━━━ Provided data

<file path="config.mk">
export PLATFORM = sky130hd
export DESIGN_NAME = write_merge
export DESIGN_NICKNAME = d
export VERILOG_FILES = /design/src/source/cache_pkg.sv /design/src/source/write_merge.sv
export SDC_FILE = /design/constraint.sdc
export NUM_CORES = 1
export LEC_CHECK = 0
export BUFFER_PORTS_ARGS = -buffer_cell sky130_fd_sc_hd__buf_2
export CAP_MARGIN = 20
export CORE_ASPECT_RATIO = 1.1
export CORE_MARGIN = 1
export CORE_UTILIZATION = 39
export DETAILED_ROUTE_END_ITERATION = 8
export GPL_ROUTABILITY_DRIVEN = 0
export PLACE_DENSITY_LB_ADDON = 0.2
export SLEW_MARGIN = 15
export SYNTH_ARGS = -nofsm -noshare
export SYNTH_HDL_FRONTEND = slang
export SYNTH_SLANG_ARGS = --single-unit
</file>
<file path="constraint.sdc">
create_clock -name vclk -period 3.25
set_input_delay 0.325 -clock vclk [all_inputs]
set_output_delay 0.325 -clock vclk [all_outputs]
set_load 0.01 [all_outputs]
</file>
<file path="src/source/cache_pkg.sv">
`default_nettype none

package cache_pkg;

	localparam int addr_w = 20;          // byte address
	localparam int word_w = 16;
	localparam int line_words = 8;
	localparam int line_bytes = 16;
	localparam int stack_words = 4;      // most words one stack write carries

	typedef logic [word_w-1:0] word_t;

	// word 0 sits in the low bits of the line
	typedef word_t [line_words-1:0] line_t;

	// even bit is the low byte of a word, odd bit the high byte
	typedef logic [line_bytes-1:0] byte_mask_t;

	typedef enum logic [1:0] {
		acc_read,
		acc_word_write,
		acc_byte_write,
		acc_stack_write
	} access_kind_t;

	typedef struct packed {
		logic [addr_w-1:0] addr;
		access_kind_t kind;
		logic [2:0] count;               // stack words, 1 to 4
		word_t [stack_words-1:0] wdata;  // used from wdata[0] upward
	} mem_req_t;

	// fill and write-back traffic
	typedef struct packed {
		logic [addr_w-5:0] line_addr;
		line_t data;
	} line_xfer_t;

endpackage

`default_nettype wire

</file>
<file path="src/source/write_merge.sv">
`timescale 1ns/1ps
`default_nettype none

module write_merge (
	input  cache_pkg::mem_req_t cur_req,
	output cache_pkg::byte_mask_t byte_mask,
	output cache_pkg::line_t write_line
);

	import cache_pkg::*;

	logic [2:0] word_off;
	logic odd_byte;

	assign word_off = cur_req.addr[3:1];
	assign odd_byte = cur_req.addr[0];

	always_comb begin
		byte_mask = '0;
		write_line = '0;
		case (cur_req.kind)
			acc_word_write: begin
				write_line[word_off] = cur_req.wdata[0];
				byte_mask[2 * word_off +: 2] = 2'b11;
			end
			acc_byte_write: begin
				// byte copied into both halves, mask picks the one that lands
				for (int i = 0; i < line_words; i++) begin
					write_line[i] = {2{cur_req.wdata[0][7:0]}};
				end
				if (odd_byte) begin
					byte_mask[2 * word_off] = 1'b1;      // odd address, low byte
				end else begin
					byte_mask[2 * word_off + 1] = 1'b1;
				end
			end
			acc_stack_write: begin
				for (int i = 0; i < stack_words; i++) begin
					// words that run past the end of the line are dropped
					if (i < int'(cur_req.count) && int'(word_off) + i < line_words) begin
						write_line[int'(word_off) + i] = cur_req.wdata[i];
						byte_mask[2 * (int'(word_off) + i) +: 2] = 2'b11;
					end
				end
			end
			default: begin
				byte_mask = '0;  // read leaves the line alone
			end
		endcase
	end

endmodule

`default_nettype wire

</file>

━━━━━━
━━━ Provided data

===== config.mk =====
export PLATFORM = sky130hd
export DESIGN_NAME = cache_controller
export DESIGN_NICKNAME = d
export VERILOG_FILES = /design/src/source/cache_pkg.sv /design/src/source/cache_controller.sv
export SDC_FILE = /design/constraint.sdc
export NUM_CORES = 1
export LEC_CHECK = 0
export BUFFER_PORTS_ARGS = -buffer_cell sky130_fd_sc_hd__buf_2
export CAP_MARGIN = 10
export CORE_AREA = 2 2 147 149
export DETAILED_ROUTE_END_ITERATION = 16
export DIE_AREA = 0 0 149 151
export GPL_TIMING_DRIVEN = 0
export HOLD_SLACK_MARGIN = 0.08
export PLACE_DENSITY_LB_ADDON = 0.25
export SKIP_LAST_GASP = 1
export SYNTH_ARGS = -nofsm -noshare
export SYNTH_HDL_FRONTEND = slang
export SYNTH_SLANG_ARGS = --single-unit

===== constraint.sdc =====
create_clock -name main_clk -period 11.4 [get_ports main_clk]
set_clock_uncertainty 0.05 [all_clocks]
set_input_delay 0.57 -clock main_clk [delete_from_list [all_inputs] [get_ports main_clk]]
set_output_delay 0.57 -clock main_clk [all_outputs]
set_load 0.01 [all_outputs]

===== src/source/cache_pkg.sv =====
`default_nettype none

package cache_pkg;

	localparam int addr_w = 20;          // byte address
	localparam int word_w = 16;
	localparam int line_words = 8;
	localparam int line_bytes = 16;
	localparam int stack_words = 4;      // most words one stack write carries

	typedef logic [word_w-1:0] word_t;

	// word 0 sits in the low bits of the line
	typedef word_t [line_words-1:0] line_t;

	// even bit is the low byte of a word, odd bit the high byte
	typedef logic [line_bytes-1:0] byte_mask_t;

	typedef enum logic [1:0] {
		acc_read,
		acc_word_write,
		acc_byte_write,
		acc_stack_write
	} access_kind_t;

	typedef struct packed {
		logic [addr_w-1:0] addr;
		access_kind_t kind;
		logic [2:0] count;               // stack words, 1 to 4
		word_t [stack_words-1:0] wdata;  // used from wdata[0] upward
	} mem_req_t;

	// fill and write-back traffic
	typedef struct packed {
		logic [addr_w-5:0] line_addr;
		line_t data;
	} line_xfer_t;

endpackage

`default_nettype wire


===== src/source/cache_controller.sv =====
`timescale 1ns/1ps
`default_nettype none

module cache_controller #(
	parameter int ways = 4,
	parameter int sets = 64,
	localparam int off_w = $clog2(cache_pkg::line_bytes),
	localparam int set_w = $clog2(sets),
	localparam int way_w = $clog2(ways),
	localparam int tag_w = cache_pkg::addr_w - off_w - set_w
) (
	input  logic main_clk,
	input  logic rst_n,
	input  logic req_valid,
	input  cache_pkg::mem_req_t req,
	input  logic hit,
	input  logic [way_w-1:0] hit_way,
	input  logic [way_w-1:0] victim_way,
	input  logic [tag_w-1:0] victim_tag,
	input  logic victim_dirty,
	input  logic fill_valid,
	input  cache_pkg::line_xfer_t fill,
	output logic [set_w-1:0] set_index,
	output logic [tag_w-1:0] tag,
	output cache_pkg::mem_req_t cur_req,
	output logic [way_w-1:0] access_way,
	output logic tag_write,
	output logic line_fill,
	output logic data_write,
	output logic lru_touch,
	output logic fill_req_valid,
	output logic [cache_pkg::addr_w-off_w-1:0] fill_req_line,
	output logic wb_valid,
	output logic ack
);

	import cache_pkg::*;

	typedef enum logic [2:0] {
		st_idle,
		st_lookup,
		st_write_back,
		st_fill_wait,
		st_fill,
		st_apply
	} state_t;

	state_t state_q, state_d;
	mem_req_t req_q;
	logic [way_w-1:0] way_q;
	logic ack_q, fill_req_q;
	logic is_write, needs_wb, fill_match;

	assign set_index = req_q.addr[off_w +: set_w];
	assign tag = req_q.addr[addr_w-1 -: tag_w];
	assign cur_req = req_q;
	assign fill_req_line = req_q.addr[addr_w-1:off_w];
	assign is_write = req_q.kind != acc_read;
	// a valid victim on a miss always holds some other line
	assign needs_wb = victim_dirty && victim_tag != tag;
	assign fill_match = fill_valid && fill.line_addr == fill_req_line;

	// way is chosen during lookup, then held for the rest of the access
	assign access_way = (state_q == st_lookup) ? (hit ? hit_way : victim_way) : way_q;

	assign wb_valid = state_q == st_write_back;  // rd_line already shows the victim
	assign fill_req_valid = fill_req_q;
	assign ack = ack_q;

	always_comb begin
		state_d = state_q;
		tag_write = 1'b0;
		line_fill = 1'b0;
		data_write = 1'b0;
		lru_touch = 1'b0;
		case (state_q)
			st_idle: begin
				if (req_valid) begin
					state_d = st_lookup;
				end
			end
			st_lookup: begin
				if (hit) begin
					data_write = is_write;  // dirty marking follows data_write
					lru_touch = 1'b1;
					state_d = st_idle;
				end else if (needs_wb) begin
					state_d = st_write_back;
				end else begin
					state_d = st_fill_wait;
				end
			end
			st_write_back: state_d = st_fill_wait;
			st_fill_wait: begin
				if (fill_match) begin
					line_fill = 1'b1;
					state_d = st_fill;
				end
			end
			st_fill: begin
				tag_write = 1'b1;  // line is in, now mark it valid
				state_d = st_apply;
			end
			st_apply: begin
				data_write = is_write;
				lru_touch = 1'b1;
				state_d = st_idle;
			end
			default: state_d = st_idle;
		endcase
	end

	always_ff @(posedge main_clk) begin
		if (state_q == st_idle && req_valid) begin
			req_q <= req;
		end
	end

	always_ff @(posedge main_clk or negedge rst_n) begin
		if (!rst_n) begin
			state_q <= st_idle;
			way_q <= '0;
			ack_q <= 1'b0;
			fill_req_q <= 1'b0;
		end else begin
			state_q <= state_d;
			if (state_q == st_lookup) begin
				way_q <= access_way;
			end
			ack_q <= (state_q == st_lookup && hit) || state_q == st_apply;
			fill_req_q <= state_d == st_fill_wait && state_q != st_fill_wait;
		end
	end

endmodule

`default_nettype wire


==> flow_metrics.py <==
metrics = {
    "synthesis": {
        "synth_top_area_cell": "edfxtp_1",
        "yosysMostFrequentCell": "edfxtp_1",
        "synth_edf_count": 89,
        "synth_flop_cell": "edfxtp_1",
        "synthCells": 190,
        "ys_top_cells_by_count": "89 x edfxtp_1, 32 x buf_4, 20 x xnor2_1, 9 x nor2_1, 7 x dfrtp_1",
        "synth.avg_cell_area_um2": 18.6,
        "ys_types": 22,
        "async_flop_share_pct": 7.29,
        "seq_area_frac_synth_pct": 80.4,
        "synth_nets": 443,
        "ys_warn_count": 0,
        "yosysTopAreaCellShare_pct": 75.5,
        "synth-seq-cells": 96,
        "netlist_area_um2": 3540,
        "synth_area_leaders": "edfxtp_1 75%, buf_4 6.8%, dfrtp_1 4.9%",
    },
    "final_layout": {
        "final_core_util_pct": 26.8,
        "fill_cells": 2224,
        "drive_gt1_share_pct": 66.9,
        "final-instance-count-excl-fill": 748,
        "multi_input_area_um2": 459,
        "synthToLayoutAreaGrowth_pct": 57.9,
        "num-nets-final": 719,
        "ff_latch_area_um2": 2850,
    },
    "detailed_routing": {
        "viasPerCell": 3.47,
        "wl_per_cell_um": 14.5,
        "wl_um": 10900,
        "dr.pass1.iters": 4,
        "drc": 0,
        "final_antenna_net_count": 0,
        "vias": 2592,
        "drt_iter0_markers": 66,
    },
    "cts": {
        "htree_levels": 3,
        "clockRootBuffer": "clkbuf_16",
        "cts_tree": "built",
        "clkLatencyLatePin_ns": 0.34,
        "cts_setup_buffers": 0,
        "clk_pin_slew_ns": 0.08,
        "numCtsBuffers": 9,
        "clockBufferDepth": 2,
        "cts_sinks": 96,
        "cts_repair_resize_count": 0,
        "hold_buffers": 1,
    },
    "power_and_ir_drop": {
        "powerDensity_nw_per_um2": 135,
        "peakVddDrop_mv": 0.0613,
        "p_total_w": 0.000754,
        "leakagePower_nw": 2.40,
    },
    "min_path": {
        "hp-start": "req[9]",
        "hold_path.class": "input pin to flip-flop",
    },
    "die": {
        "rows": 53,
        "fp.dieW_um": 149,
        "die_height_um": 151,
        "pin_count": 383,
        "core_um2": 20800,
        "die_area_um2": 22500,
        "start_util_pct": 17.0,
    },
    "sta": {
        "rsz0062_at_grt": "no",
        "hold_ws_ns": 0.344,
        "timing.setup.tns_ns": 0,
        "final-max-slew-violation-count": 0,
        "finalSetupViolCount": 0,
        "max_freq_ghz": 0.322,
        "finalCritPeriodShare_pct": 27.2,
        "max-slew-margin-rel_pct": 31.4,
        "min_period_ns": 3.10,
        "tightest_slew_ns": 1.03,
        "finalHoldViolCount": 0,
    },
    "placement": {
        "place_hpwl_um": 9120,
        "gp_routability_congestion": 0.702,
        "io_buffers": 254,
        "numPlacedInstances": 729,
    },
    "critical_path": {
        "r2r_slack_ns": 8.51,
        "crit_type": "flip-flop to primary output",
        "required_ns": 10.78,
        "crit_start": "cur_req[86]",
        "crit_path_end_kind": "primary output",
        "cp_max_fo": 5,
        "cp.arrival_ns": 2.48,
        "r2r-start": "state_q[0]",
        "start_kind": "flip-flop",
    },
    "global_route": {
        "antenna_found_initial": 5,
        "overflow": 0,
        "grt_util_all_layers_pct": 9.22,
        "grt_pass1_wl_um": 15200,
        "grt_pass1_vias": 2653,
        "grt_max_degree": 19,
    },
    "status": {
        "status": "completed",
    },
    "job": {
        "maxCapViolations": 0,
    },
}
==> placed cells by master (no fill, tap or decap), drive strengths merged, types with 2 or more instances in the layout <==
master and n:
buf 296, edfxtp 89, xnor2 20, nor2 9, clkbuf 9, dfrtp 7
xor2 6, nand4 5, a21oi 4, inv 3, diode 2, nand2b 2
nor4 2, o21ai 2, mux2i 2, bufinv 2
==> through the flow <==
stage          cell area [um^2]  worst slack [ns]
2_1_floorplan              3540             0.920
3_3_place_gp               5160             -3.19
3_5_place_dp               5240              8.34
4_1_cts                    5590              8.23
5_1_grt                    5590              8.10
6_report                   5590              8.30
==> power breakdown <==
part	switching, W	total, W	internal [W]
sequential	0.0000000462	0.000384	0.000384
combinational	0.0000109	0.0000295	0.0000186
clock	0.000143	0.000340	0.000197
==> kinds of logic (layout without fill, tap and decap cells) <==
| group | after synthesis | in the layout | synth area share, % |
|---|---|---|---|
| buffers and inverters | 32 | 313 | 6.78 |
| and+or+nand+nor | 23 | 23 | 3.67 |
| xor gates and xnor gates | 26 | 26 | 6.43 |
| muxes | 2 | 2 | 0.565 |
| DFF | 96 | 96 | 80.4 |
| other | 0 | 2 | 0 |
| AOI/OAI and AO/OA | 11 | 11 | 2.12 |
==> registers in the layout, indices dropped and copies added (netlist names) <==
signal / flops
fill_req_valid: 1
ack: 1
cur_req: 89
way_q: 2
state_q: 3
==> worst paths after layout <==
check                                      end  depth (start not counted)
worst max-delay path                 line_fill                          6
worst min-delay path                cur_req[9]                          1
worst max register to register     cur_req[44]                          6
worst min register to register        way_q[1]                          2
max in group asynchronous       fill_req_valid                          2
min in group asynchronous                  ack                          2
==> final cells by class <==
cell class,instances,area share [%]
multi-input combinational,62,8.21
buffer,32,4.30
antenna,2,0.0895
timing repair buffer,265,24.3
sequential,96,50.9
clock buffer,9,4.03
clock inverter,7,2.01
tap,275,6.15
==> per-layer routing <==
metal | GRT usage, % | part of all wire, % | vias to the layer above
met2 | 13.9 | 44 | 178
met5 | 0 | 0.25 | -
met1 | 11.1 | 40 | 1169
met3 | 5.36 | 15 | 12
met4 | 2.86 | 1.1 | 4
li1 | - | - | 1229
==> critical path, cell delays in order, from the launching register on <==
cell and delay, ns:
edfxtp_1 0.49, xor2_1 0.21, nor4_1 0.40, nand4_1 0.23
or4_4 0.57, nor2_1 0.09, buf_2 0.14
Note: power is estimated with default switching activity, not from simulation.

━━━━━━

=== Try it ===
Above is a listing; print exactly its lines from the one with "write_line = '0;" through the one with "for (int i = 0; i < line_words;", and no other lines.

=== Output of the exercise ===
		write_line = '0;
		case (cur_req.kind)
			acc_word_write: begin
				write_line[word_off] = cur_req.wdata[0];
				byte_mask[2 * word_off +: 2] = 2'b11;
			end
			acc_byte_write: begin
				// byte copied into both halves, mask picks the one that lands
				for (int i = 0; i < line_words; i++) begin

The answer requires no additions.